A case control study was undertaken in the Department of Skin, Sexually Transmitted Diseases and Leprosy in collaboration with the Department of Biochemistry, Government Medical College Amritsar, India after approval by the institutional ethical committee. The study was conducted over a period of 2 years. Written informed consent was obtained from each individual selected in the study in her/his vernacular language. On the basis of the previous studies, effective size was calculated for comparing serum MDA, SOD, and zinc levels among cases and controls. Taking alpha error as 0.05, power required 80% sample size, estimated to be around 56 in each group. So we took 60 subjects in each group. Group A (cases) consisted of 60 clinically and histologically diagnosed cases of vitiligo. Group B (controls) had 60 healthy individuals, and without any present or past history of vitiligo they were selected as controls. The subjects with past or present history of any disease, which may affect oxidative stress (like atherosclerosis, coronary artery disease, diabetes mellitus, and smoking), were excluded from the study.

From vitiligo patients and controls, 2 ml of venous blood was withdrawn in a sterile syringe under aseptic conditions by vein puncture, and collected in sterile vial for biochemical analysis. The blood was allowed to stand for half an hour. After the clot formation, the blood sample was centrifuged at 3000 rpm for 10 min and serum thus obtained was analyzed.

Serum MDA was estimated by using the method of Satoh:[10] 1 ml of serum was added to 2 ml of Trichloroacetic acid- Thiobarbituric acid- Hydrochloric acid reagent, mixed and incubated for 15 min in boiling water bath. After cooling, flocculent precipitates were sedimented by centrifugation at 3000 rpm for 10 min. Absorbance of supernatant was measured at 535 nm against the blank.

Serum SOD was analyzed by using the method of Marklund and Marklund modified by Nandi and Chatterjee:[11],[12] For sample: To 2.8 ml of Tris buffer, 0.1 ml of serum was added and mixed. The reaction was started by adding 0.1 ml of adjusted pyrogallol solution (as per control). Reading was taken at 420 nm exactly after 1 min 30 s (B1) and at 3 min 30 s (B2). The absorbance per 2 min (δB) was recorded. For control: 0.1 ml of pyrogallol was added to 2.9 ml of Tris buffer. Calculations were done to estimate serum levels of SOD in U/ml. Serum zinc levels were estimated by standardized kit method Nitro-PAPS.

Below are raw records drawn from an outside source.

$ cat src/rtl/sekwenser_rozruchu.sv
// Engine start-sequence controller: primes ignition, cranks with a time limit,
// confirms run from RPM, retries with cooldown and latches a fault after the last attempt.
module sekwenser_rozruchu #(
   parameter int unsigned MAX_PROB        = 3,
   parameter int unsigned CZAS_ZAPLONU_S  = 1,
   parameter int unsigned CZAS_ROZRUCHU_S = 5,
   parameter int unsigned CZAS_PRZERWY_S  = 10,
   parameter int unsigned PROG_OBROTOW    = 400,
   parameter int unsigned STAB_CYKLI      = 100
) (
   input  logic        clk,
   input  logic        rst,
   input  logic [31:0] taktowanie,
   input  logic        start,
   input  logic        stop,
   input  logic [15:0] obroty,
   output logic        rozruch,
   output logic        zaplon,
   output logic        silnik_pracuje,
   output logic        blad,
   output logic [3:0]  proba,
   output logic [2:0]  stan
);

   localparam int unsigned MAX_S_A = (CZAS_ZAPLONU_S > CZAS_ROZRUCHU_S) ? CZAS_ZAPLONU_S : CZAS_ROZRUCHU_S;
   localparam int unsigned MAX_S   = (MAX_S_A > CZAS_PRZERWY_S) ? MAX_S_A : CZAS_PRZERWY_S;
   localparam int unsigned SEK_W   = ($clog2(MAX_S + 1) < 1) ? 1 : $clog2(MAX_S + 1);
   localparam int unsigned STAB_W  = ($clog2(STAB_CYKLI + 1) < 1) ? 1 : $clog2(STAB_CYKLI + 1);
   localparam int unsigned PRESC_W = 32;

   typedef enum logic [2:0] {
      SPOCZYNEK = 3'd0,
      ZAPLON    = 3'd1,
      ROZRUCH   = 3'd2,
      PRZERWA   = 3'd3,
      PRACA     = 3'd4,
      BLAD      = 3'd5
   } stan_t;

   stan_t               stan_q;
   stan_t               stan_next;
   logic [3:0]          proba_q;
   logic [3:0]          proba_next;
   logic [PRESC_W-1:0]  presc_q;
   logic [SEK_W-1:0]    sek_q;
   logic [STAB_W-1:0]   stab_q;
   logic                start_d;
   logic                uzbrojony;

   logic                start_edge_c;
   logic                tick_c;
   logic                zmiana_c;
   logic                stab_hit_c;
   logic                stab_done_c;
   logic                zaplon_koniec_c;
   logic                rozruch_koniec_c;
   logic                przerwa_koniec_c;

   // A start held high since reset must first be seen low before an edge counts.
   assign start_edge_c = start & ~start_d & uzbrojony;

   assign tick_c = (taktowanie != 32'd0) && (presc_q >= (taktowanie - 32'd1));

   assign zaplon_koniec_c  = tick_c && ((32'(sek_q) + 32'd1) >= CZAS_ZAPLONU_S);
   assign rozruch_koniec_c = tick_c && ((32'(sek_q) + 32'd1) >= CZAS_ROZRUCHU_S);
   assign przerwa_koniec_c = tick_c && ((32'(sek_q) + 32'd1) >= CZAS_PRZERWY_S);

   // One counter serves run confirmation while cranking and stall detection while running.
   always_comb begin
      stab_hit_c = 1'b0;
      if (stan_q == ROZRUCH) begin
         stab_hit_c = (obroty >= 16'(PROG_OBROTOW));
      end else if (stan_q == PRACA) begin
         stab_hit_c = (obroty == 16'd0);
      end
   end

   assign stab_done_c = stab_hit_c && ((32'(stab_q) + 32'd1) >= STAB_CYKLI);
   assign zmiana_c    = (stan_next != stan_q);

   // State register.
   always_ff @(posedge clk or posedge rst) begin
      if (rst) begin
         stan_q  <= SPOCZYNEK;
         proba_q <= 4'd0;
      end else begin
         stan_q  <= stan_next;
         proba_q <= proba_next;
      end
   end

   // Next-state logic; stop overrides everything.
   always_comb begin
      stan_next  = stan_q;
      proba_next = proba_q;
      if (stop) begin
         stan_next  = SPOCZYNEK;
         proba_next = 4'd0;
      end else begin
         unique case (stan_q)
            SPOCZYNEK: begin
               proba_next = 4'd0;
               if (start_edge_c) begin
                  stan_next  = ZAPLON;
                  proba_next = 4'd1;
               end
            end
            ZAPLON: begin
               if (zaplon_koniec_c) begin
                  stan_next = ROZRUCH;
               end
            end
            ROZRUCH: begin
               if (stab_done_c) begin
                  stan_next = PRACA;
               end else if (rozruch_koniec_c) begin
                  stan_next = (proba_q >= 4'(MAX_PROB)) ? BLAD : PRZERWA;
               end
            end
            PRZERWA: begin
               if (przerwa_koniec_c) begin
                  stan_next  = ZAPLON;
                  proba_next = (proba_q != 4'hF) ? proba_q + 4'd1 : proba_q;
               end
            end
            PRACA: begin
               if (stab_done_c) begin
                  stan_next  = SPOCZYNEK;
                  proba_next = 4'd0;
               end
            end
            BLAD: begin
               stan_next = BLAD;
            end
            default: begin
               stan_next  = SPOCZYNEK;
               proba_next = 4'd0;
            end
         endcase
      end
   end

   // Prescaler and seconds counter, restarted on every state entry.
   always_ff @(posedge clk or posedge rst) begin
      if (rst) begin
         presc_q <= '0;
         sek_q   <= '0;
      end else if (zmiana_c) begin
         presc_q <= '0;
         sek_q   <= '0;
      end else if (tick_c) begin
         presc_q <= '0;
         if (sek_q != {SEK_W{1'b1}}) begin
            sek_q <= sek_q + SEK_W'(1);
         end
      end else if (taktowanie != 32'd0) begin
         presc_q <= presc_q + PRESC_W'(1);
      end
   end

   // Consecutive-cycle counter for stability / stall.
   always_ff @(posedge clk or posedge rst) begin
      if (rst) begin
         stab_q <= '0;
      end else if (zmiana_c || !stab_hit_c) begin
         stab_q <= '0;
      end else if (stab_q != {STAB_W{1'b1}}) begin
         stab_q <= stab_q + STAB_W'(1);
      end
   end

   // Start edge detector.
   always_ff @(posedge clk or posedge rst) begin
      if (rst) begin
         start_d   <= 1'b0;
         uzbrojony <= 1'b0;
      end else begin
         start_d   <= start;
         uzbrojony <= uzbrojony | ~start;
      end
   end

   // Outputs decoded from the next state so they move on the same edge as stan.
   always_ff @(posedge clk or posedge rst) begin
      if (rst) begin
         rozruch        <= 1'b0;
         zaplon         <= 1'b0;
         silnik_pracuje <= 1'b0;
         blad           <= 1'b0;
         proba          <= 4'd0;
      end else begin
         rozruch        <= (stan_next == ROZRUCH);
         zaplon         <= (stan_next == ZAPLON) || (stan_next == ROZRUCH) || (stan_next == PRACA);
         silnik_pracuje <= (stan_next == PRACA);
         blad           <= (stan_next == BLAD);
         proba          <= proba_next;
      end
   end

   assign stan = stan_q;

endmodule

$ cat config.mk
export PLATFORM = sky130hd
export DESIGN_NAME = sekwenser_rozruchu
export DESIGN_NICKNAME = d
export VERILOG_FILES = /design/src/rtl/sekwenser_rozruchu.sv
export SDC_FILE = /design/constraint.sdc
export NUM_CORES = 1
export LEC_CHECK = 0
export CAP_MARGIN = 20
export CORE_MARGIN = 2
export CORE_UTILIZATION = 60
export CTS_CLUSTER_DIAMETER = 30
export DETAILED_ROUTE_END_ITERATION = 10
export PLACE_DENSITY_LB_ADDON = 0.15
export SYNTH_ARGS = -nofsm -noshare
export SYNTH_HDL_FRONTEND = slang
export SYNTH_SLANG_ARGS = --single-unit
$ cat constraint.sdc
create_clock -name clk -period 4 [get_ports clk]
set_input_delay 0.4 -clock clk [delete_from_list [all_inputs] [get_ports clk]]
set_output_delay 0.4 -clock clk [all_outputs]
set_load 0.1 [all_outputs]
# After elaboration in Yosys (flattened, before gate mapping)
# Cells that the tools add are included.
# Widths: inputs -> output; s select.
# word_totals
elab_cells	91
reg_bits	56
# classes
n_reduce_logical	19
add_sub_neg	7
bitwise_logic	5
eq_ne	17
muxes	25
order_cmp	7
# ops
cell	n
$mux 32	3
$add 32x1->32 const B	1
$ge 32x1->1 const B	1
$ge 32x3->1 const B	1
$ge 32x32->1	1
$reduce_bool 32->1	1
$sub 32x1->32 const B	1
$mux 4	7
$mux 3	8
$pmux 3 s6	1
$ge 16x9->1 const B	1
$logic_not 16->1	1
$pmux 4 s4	1
$mux 7	2
$eq 3x3->1 const B	4
$eq 3x2->1 const B	3
$ne 3x3->1 const B	3
$add 4x1->4 const B	2
$add 7x1->8 const B	1
$ge 8x7->1 const B	1
$ne 4x4->1 const B	2
$add 7x1->7 const B	1
$ne 7x7->1 const B	1
$eq 3x1->1 const B	2
18 further kinds	30

# Depth between registers and ports, before layout
# Gate-level depths: netlist (run 1).
# depth
depth_word	11
depth_mapped	19
ltp_nobuf	17

# Least setup slack after synthesis (run 1)
# OpenSTA, ideal clock, no wires.
# synth_timing
kind	in2reg
start	in taktowanie[2]
end	reg presc_q[0]
cell_stages	18
setup_time_ps	136
required_ps	3864
setup_slack_ps	-405
arrival_time_ps	4269
cell_sequence	or4_4 > nor2_1 > nand3_1 > nor3_1 > and3_1 > nor2b_1 > xnor2_1 > ha_1 > nand4_1 > nor4_1 > a221oi_1 > a211oi_1 > a21oi_1 > a22o_1 > o21ba_2 > o21ai_2 > buf_2 > nor3_1
# synth_via
elab_chain_len	10
word_cells_on_any_way	17
# synth_rtl
item	line_no	rtl
start: declaration	13	input logic [31:0] taktowanie,
$sub 32x1->32	62	assign tick_c = (taktowanie != 32'd0) && (presc_q >= (taktowanie - 32'd1));
$ge 32x32->1	62	
$logic_and 1x1->1 (*)	62	
$logic_and 1x1->1	65	assign rozruch_koniec_c = tick_c && ((32'(sek_q) + 32'd1) >= CZAS_ROZRUCHU_S);
$mux 3	116	end else if (rozruch_koniec_c) begin
$mux 3	114	if (stab_done_c) begin
$pmux 3 s6 (*)	100	unique case (stan_q)
$mux 3 (*)	96	if (stop) begin
via stan_next[1]	41	stan_t stan_next;
$ne 3x3->1 (*)	79	assign zmiana_c = (stan_next != stan_q);
$reduce_bool 3->1 (no source line) or $mux 32 (tied branches)	-	
end signal: assignment	157	presc_q <= presc_q + PRESC_W'(1);
end: declaration	44	logic [PRESC_W-1:0] presc_q;
# The timed path passes the listed nets; every way through them passes the cells marked *.
# A chain may end at the register's enable or synchronous reset.

# Worst setup path in the final report (run 1)
# layout_timing
start	in taktowanie[3]
end	reg presc_q[28]
# Same word-level chain as after synthesis.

To prevent selection bias, randomization of cases and blinding of investigators were done. Randomization was done by selecting every 5th, 10th, 15th, 20th, and so on vitiligo patient attending the vitiligo clinic.

Blinding was done as explained below:

Investigator 1 collected blood samples and gave each sample a specific code. Investigator 2, unaware whether the samples given to him were that of cases or of controls, conducted biochemical investigations and handed over the results to investigator 1, who using the specific codes segregated the results of cases and controls.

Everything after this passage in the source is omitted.